Saved data entries
┌────────

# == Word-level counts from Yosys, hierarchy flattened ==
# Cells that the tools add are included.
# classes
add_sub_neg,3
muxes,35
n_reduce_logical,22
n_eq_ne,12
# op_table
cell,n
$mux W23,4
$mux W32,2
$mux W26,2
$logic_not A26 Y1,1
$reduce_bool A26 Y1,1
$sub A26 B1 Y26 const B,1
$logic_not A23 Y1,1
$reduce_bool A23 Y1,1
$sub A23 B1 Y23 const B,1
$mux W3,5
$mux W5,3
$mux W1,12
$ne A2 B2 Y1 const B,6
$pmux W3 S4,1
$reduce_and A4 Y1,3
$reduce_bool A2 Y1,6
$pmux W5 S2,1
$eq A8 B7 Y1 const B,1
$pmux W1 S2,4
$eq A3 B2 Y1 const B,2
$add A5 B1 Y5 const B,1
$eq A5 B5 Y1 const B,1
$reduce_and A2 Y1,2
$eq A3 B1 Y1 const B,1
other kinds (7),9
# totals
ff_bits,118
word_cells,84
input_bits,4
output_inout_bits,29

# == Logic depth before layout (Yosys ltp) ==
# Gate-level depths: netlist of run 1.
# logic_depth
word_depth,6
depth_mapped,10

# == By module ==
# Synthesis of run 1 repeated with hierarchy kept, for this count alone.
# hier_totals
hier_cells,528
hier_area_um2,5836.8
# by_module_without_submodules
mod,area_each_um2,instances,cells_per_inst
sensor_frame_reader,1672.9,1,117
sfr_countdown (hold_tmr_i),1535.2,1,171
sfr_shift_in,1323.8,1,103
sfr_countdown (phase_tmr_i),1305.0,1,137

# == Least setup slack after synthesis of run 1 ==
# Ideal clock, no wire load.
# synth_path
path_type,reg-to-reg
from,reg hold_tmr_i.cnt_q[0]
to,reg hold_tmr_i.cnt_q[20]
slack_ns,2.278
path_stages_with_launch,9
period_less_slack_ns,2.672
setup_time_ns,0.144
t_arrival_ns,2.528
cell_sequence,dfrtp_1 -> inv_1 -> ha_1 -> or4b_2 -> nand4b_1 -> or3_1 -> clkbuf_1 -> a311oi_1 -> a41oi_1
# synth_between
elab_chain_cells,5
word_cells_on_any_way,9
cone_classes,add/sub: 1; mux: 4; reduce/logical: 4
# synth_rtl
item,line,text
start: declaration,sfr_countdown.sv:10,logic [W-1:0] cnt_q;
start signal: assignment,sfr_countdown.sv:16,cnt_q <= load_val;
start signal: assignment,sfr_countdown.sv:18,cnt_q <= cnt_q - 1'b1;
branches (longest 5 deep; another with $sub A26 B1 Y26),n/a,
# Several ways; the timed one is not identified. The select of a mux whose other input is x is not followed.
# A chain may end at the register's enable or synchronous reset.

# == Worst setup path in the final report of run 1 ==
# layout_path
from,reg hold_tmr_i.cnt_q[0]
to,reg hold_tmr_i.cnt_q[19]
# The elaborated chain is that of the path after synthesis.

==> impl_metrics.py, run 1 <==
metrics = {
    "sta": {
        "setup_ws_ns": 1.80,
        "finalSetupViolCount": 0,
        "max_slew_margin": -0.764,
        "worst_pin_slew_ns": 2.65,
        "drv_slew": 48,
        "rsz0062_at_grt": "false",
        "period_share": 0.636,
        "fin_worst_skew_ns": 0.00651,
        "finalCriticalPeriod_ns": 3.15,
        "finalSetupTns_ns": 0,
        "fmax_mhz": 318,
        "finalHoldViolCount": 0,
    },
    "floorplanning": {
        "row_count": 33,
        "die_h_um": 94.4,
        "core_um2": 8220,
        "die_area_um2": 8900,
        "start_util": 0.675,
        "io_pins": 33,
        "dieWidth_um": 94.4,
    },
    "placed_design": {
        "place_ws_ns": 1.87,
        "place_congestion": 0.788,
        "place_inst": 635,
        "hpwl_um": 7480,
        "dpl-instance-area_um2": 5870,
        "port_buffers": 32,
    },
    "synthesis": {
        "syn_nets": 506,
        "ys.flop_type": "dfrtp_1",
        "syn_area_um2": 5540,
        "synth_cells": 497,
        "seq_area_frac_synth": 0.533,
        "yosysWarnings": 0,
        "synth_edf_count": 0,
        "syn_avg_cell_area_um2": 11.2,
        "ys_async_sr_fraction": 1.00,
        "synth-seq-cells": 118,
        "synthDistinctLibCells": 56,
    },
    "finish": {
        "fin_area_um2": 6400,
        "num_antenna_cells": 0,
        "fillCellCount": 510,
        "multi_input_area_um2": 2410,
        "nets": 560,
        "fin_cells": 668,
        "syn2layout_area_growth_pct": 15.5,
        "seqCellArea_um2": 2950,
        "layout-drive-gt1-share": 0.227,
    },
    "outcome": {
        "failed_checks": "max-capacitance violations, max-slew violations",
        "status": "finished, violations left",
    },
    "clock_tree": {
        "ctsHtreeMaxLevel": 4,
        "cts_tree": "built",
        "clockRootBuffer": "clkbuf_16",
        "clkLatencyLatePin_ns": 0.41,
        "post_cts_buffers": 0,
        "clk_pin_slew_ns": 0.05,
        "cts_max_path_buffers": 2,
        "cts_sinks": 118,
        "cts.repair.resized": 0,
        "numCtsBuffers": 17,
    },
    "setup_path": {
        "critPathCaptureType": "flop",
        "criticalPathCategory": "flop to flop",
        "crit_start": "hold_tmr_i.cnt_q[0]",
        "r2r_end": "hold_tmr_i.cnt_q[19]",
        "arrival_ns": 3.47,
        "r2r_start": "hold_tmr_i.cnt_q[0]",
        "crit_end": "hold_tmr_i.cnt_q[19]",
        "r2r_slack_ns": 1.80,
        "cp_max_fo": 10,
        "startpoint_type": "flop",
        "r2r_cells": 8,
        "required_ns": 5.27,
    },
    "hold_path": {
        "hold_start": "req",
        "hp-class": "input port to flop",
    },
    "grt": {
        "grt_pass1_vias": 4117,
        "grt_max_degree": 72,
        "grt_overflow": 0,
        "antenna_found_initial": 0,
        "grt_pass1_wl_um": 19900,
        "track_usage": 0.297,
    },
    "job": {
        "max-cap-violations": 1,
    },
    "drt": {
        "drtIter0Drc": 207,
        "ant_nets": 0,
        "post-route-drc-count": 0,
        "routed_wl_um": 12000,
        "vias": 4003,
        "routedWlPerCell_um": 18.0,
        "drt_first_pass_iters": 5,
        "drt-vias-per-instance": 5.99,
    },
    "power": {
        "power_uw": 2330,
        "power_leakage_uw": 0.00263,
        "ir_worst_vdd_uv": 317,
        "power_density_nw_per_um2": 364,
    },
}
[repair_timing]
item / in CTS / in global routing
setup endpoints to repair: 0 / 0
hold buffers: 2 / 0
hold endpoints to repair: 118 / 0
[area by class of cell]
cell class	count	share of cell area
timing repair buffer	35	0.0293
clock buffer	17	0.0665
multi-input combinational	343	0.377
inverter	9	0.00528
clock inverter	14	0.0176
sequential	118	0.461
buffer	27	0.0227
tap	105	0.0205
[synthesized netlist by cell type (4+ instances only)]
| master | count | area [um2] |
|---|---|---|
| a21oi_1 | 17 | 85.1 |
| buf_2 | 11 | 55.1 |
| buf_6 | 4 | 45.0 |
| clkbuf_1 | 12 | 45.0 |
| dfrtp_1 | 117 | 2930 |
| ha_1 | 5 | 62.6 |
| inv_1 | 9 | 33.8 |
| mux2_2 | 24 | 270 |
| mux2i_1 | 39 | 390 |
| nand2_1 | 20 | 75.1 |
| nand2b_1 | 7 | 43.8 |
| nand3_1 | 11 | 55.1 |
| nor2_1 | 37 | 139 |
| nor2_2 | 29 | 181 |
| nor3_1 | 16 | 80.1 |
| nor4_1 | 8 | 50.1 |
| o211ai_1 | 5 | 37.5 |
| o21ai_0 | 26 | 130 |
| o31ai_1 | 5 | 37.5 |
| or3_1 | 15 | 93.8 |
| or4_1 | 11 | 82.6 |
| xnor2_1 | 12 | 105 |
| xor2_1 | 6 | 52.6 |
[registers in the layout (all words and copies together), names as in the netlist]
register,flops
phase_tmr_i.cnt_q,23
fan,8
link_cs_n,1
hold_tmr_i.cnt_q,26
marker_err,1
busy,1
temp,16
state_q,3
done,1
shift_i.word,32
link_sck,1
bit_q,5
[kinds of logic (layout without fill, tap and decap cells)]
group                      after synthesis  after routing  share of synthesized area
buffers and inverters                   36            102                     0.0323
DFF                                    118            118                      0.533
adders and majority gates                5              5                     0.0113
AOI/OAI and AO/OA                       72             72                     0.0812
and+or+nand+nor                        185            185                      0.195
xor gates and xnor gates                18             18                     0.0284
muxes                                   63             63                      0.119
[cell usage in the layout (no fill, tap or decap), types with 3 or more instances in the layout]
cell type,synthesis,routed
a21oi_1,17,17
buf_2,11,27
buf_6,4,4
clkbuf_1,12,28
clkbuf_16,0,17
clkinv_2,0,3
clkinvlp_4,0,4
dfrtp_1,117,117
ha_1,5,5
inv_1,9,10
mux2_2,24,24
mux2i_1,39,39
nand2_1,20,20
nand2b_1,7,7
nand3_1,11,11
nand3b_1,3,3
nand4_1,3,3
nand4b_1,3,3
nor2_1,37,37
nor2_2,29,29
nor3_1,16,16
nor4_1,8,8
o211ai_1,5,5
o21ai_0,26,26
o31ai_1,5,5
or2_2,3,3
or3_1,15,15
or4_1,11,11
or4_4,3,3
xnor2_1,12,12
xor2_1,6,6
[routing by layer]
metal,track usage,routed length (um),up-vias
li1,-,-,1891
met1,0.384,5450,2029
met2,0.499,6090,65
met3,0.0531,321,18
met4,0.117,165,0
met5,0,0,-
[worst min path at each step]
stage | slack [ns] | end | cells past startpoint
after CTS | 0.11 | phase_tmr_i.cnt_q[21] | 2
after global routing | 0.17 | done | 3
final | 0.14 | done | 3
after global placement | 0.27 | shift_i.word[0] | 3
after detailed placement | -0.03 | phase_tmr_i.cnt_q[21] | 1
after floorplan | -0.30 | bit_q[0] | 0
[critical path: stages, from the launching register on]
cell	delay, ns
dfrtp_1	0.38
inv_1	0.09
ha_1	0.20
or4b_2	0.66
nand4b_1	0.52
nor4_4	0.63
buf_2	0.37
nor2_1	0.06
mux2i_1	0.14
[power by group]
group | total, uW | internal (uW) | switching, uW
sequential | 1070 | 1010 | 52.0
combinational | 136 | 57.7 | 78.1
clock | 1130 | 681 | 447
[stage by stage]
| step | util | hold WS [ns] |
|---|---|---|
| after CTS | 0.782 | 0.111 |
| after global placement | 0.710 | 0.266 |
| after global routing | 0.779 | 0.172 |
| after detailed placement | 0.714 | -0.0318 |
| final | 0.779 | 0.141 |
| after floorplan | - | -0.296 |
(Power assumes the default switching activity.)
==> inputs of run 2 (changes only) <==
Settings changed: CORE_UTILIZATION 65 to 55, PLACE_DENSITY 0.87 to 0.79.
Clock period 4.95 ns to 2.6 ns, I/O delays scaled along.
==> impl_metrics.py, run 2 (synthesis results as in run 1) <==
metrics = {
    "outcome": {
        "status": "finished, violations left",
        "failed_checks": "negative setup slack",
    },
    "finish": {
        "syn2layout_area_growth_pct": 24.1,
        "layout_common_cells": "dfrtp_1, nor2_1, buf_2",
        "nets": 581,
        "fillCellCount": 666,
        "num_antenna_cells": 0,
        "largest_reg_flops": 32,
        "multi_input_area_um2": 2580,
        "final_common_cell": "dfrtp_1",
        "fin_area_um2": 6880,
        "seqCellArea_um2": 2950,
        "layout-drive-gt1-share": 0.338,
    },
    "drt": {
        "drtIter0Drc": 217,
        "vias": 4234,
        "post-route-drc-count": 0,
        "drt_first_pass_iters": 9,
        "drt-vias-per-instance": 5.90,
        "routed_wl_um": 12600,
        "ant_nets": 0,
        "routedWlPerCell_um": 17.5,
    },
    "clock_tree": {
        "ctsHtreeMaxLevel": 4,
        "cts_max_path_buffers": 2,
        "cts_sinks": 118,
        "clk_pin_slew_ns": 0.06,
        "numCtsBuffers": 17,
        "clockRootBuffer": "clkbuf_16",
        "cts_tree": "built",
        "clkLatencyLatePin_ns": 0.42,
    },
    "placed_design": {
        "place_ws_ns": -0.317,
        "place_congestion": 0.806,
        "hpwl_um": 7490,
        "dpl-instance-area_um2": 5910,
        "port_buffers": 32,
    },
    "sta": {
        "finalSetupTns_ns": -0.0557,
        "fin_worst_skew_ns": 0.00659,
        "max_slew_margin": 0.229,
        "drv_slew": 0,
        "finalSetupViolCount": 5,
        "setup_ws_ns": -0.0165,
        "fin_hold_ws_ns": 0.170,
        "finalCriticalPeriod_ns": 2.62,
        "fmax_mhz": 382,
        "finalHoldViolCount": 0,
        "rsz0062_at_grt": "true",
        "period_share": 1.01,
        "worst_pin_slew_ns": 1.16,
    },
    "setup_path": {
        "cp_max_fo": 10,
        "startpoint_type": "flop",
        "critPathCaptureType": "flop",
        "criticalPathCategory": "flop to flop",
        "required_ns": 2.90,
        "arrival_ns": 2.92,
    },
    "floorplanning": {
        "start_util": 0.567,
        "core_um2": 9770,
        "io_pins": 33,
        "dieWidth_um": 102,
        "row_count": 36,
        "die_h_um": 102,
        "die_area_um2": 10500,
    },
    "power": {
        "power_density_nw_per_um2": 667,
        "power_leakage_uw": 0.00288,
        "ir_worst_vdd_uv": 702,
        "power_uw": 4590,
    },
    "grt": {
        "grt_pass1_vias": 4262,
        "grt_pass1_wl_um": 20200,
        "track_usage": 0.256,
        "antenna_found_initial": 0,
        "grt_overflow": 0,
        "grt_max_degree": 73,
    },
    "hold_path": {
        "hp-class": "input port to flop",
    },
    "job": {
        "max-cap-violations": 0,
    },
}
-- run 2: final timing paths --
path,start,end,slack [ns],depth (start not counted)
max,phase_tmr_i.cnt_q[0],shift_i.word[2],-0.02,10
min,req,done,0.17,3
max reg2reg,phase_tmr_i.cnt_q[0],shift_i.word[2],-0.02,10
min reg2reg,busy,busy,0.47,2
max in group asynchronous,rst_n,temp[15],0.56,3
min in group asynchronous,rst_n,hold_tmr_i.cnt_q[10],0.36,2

└────────

Exercise prompt
All that is wanted is the stretch of lines above from the one containing "sfr_countdown (phase_tmr_i),1305.0,1,137" through the one containing "period_less_slack_ns,2.672", duplicated exactly.

Answer to this problem
sfr_countdown (phase_tmr_i),1305.0,1,137

# == Least setup slack after synthesis of run 1 ==
# Ideal clock, no wire load.
# synth_path
path_type,reg-to-reg
from,reg hold_tmr_i.cnt_q[0]
to,reg hold_tmr_i.cnt_q[20]
slack_ns,2.278
path_stages_with_launch,9
period_less_slack_ns,2.672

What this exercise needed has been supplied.